• EXERCISE PROMPT:
State, as a number alone, how many lines of the data contain the string "family".

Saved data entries
★ ★ ★ ★ ★ ★ ★

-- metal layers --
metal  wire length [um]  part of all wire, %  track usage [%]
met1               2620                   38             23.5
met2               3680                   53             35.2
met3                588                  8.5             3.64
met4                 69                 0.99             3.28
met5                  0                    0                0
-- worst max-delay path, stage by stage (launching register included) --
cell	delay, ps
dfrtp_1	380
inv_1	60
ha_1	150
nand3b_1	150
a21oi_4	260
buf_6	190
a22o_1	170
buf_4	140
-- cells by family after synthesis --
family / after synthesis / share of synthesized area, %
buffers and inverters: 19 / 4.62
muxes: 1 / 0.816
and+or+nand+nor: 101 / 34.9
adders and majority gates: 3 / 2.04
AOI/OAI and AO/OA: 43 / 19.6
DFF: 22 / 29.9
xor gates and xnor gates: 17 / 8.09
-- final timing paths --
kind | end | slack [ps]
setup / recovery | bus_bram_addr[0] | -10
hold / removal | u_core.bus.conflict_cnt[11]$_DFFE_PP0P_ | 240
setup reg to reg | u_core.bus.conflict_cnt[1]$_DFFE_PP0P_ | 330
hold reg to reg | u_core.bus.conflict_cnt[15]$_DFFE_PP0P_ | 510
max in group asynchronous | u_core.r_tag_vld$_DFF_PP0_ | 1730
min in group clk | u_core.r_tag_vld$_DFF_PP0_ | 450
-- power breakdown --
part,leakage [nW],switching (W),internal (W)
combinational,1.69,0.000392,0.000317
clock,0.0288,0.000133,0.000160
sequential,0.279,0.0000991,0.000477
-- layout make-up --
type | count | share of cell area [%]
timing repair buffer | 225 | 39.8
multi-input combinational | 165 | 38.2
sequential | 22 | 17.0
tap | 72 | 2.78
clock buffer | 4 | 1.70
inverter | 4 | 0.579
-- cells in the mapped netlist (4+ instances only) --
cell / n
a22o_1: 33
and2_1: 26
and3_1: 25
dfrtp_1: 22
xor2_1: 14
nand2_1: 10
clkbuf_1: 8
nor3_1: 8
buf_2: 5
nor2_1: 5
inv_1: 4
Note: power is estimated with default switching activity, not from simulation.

★ ★ ★ ★ ★ ★ ★

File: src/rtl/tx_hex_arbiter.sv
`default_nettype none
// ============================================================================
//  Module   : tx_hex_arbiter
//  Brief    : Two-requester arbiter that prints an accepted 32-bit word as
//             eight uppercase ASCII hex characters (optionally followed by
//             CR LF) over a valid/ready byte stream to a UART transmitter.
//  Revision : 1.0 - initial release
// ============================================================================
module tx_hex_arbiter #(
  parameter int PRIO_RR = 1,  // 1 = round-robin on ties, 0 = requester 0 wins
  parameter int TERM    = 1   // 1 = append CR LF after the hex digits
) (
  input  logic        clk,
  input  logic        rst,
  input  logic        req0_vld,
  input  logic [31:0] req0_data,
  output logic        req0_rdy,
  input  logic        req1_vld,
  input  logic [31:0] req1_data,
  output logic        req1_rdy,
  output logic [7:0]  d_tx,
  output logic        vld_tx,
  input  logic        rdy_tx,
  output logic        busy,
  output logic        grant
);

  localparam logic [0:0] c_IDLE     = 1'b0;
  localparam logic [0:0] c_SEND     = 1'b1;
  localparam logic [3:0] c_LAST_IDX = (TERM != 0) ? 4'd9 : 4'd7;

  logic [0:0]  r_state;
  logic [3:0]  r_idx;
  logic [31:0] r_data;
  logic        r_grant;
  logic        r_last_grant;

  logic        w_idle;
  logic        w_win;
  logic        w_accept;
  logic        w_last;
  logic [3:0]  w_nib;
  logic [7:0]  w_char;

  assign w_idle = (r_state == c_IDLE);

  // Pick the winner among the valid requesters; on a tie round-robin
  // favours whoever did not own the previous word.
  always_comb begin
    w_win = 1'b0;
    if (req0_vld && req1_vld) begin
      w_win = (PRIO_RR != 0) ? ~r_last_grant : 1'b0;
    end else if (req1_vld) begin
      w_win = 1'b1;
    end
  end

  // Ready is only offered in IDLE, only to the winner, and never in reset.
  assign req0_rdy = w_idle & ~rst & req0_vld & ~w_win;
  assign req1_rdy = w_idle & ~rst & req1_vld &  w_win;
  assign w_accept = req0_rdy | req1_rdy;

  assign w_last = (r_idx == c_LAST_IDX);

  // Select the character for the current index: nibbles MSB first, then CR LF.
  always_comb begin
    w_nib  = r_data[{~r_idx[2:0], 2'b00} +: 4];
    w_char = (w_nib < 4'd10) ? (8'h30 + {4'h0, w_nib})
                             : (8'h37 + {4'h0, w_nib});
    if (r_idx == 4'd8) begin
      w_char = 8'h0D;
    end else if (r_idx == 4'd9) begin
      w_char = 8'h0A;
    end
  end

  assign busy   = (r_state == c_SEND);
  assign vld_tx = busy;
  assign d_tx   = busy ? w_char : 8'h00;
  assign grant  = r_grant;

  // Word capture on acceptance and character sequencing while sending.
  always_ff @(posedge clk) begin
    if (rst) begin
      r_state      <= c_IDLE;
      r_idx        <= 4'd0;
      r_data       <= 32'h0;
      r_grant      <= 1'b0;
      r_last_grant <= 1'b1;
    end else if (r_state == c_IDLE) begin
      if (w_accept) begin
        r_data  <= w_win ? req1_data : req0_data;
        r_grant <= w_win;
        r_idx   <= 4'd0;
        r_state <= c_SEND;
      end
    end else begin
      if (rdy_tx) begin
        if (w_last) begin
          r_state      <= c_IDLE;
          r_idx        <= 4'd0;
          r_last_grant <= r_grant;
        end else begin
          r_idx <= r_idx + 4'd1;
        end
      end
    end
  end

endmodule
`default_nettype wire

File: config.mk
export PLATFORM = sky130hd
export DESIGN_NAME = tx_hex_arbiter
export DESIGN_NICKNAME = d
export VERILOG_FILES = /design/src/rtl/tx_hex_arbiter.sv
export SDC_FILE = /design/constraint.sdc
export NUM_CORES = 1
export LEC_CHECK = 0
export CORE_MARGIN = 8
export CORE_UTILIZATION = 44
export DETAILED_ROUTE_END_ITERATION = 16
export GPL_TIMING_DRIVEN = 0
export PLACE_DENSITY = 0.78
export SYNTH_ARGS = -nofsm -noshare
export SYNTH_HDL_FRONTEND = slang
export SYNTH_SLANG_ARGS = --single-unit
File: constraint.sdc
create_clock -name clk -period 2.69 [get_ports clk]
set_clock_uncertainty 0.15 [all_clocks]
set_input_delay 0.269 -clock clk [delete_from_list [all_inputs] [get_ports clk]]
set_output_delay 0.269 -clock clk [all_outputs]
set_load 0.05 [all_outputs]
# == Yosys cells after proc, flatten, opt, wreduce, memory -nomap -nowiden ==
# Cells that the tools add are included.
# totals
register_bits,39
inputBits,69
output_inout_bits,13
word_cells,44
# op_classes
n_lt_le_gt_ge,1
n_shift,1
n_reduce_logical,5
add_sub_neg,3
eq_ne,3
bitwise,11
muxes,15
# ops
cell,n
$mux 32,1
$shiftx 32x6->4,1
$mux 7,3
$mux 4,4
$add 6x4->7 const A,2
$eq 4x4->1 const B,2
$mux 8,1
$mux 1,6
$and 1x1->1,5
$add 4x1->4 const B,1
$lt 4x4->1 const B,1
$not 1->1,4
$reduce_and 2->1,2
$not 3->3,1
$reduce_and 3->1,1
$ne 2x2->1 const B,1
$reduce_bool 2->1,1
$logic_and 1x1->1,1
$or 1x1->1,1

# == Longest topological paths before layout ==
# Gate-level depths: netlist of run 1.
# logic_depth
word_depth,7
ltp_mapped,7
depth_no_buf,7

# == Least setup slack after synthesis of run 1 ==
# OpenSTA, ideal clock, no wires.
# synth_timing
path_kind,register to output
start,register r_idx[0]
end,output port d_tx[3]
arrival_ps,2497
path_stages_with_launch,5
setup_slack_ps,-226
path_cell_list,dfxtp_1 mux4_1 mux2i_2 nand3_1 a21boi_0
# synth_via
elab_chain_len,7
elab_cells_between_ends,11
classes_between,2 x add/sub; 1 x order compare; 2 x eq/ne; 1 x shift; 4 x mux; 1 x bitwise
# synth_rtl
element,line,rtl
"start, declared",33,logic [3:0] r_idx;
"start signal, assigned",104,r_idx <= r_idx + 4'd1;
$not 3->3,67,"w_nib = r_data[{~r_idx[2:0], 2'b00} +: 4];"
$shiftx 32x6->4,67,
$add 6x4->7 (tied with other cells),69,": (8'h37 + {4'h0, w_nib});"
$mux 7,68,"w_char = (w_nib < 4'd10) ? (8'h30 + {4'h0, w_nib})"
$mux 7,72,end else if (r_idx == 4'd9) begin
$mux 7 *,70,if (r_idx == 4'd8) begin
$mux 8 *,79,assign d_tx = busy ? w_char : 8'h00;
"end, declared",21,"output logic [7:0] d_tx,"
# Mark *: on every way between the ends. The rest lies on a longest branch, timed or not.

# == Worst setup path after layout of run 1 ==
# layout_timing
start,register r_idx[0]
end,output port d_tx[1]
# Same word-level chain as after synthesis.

★ ★ ★ ★ ★ ★ ★

• COMPLETED TASK:
2